**Your task**
Copy every line of the data that includes the string "break".

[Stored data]
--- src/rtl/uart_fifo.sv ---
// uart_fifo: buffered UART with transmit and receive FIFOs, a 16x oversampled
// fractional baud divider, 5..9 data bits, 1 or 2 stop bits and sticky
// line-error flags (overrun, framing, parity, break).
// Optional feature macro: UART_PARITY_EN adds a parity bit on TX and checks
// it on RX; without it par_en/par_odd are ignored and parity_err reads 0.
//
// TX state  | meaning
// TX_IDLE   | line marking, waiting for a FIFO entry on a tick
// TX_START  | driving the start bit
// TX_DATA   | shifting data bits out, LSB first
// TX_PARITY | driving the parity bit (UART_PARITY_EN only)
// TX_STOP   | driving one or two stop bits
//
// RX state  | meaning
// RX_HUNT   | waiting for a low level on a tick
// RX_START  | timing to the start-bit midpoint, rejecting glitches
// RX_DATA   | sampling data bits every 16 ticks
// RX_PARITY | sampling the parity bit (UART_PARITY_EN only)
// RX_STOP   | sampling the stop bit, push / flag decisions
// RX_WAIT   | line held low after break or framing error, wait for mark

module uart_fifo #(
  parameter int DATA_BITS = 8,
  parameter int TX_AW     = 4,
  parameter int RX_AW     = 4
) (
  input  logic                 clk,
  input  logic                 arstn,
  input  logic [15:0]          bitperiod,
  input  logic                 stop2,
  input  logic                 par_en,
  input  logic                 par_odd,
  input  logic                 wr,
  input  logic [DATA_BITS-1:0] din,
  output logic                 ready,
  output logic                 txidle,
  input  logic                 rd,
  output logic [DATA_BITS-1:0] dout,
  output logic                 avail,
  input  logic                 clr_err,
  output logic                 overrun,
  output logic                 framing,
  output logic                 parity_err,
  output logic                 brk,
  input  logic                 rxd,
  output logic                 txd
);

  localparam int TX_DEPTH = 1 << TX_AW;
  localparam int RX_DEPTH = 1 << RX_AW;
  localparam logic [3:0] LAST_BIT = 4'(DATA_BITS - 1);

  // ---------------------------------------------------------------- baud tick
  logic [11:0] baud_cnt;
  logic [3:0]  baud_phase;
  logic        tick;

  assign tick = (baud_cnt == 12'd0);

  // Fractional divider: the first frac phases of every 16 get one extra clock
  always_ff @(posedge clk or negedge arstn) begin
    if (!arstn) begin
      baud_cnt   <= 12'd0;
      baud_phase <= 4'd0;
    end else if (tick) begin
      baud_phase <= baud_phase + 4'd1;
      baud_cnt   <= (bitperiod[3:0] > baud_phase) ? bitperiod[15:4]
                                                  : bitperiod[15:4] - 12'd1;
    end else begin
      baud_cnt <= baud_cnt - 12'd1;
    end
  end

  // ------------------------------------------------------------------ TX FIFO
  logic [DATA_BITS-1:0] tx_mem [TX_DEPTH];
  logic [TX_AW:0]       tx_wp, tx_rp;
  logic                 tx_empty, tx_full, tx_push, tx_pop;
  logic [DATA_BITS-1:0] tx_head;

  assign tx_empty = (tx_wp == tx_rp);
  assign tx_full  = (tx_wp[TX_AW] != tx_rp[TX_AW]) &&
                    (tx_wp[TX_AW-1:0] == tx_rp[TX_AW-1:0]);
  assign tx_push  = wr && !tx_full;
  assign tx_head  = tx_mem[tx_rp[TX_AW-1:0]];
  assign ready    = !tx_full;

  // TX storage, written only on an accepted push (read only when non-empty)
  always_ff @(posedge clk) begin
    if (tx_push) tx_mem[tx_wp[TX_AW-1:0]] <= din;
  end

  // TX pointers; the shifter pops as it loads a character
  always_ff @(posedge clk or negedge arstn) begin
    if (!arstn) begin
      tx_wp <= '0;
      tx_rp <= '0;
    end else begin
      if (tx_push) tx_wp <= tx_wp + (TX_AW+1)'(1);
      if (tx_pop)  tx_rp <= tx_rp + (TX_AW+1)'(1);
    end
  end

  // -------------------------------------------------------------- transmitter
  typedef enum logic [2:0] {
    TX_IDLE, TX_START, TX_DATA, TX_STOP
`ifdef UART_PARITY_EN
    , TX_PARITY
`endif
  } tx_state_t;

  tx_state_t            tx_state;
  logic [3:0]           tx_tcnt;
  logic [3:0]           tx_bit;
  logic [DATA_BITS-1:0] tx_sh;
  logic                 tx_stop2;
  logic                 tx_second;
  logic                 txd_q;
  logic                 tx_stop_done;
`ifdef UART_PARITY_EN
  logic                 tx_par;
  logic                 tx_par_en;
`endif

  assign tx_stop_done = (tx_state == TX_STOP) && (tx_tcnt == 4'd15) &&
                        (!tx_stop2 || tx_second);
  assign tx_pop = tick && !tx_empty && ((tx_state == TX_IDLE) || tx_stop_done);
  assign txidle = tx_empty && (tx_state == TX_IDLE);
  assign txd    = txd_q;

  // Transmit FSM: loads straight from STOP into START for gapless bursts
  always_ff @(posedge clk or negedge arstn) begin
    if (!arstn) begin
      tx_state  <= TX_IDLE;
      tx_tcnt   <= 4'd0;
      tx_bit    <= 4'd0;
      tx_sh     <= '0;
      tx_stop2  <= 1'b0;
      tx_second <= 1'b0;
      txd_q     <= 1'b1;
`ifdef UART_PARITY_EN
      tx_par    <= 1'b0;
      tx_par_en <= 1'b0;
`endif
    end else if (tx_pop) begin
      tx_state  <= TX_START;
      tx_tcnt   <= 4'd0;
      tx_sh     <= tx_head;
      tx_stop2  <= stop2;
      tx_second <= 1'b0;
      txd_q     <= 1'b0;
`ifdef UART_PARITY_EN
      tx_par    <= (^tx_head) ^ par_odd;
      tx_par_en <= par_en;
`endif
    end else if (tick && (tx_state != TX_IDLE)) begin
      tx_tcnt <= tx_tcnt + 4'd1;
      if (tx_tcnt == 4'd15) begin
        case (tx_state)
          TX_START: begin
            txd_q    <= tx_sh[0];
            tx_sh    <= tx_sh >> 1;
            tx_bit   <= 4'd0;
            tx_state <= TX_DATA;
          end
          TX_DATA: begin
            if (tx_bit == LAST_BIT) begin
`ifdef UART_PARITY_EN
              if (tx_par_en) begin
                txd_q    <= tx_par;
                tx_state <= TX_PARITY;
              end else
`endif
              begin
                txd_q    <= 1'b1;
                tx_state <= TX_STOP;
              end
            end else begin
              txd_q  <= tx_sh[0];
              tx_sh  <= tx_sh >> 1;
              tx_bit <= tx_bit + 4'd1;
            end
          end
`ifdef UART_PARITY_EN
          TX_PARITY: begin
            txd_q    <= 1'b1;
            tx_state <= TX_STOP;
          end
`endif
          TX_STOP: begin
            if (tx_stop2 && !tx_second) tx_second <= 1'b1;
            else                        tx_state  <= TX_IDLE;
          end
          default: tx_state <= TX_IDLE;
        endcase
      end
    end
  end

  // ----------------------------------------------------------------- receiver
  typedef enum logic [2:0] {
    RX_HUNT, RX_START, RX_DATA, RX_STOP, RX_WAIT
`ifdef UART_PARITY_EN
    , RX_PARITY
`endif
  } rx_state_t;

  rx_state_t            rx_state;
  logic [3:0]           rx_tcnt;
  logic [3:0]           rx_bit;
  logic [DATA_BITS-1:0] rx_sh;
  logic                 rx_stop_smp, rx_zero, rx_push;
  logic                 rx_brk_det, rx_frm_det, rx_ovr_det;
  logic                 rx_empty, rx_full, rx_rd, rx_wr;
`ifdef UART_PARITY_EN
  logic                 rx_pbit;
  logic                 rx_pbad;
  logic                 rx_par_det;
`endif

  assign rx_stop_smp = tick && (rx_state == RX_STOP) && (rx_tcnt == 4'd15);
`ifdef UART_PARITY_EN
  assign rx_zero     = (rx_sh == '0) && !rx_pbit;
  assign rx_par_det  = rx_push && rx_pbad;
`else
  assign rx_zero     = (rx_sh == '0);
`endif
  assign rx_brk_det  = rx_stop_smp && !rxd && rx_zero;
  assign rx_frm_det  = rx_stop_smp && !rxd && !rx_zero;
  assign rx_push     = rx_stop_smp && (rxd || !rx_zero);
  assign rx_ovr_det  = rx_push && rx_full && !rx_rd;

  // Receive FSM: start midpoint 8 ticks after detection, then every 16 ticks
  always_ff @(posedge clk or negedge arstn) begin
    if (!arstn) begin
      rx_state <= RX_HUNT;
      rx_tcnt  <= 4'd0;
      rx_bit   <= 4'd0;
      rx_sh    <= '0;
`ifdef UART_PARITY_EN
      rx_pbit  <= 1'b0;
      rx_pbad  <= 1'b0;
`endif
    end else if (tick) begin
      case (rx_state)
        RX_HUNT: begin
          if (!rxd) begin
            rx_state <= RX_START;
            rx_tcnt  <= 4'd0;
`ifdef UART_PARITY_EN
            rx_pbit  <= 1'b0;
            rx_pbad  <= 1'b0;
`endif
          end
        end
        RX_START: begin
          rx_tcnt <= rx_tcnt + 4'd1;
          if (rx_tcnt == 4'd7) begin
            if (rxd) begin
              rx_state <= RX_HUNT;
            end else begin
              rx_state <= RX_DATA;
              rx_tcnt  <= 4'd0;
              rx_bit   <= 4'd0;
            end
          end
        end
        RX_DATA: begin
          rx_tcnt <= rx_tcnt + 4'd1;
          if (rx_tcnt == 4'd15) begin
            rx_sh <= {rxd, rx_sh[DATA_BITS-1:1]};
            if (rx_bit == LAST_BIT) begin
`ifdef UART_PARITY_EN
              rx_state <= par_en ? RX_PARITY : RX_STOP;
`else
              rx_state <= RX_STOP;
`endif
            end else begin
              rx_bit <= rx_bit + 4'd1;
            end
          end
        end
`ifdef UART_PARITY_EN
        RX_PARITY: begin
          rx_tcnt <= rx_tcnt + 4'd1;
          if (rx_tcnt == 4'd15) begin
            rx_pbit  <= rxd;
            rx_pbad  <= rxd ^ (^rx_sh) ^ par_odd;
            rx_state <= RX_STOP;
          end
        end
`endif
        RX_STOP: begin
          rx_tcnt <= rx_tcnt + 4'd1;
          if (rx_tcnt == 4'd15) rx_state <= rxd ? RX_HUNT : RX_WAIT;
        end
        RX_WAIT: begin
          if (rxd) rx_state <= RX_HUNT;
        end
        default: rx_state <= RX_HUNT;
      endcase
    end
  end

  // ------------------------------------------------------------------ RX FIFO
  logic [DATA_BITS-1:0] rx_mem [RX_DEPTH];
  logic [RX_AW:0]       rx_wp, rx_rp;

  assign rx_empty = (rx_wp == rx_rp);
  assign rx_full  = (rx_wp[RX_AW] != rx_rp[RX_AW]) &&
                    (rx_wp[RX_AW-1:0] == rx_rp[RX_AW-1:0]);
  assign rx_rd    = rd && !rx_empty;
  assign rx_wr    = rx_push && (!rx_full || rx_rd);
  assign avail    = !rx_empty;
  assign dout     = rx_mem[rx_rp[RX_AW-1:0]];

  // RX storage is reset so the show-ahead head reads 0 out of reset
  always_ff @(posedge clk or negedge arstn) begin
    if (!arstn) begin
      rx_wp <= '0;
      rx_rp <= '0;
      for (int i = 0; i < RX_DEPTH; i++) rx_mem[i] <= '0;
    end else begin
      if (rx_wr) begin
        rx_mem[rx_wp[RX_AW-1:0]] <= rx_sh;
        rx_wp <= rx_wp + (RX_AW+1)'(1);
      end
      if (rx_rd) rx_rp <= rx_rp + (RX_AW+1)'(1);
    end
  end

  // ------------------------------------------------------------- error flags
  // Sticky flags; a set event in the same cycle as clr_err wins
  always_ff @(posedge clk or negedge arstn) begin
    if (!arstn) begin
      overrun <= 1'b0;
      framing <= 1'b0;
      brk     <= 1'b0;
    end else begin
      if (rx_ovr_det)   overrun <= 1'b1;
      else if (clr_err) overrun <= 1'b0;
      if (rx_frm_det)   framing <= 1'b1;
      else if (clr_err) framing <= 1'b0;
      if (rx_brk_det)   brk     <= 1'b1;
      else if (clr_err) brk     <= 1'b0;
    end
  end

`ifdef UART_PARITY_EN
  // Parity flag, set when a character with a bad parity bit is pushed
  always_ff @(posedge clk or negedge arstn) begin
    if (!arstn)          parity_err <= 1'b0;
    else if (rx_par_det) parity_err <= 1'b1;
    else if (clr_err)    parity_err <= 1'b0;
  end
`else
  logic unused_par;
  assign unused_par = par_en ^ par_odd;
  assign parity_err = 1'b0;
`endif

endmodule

**Output below**
// line-error flags (overrun, framing, parity, break).
// RX_WAIT   | line held low after break or framing error, wait for mark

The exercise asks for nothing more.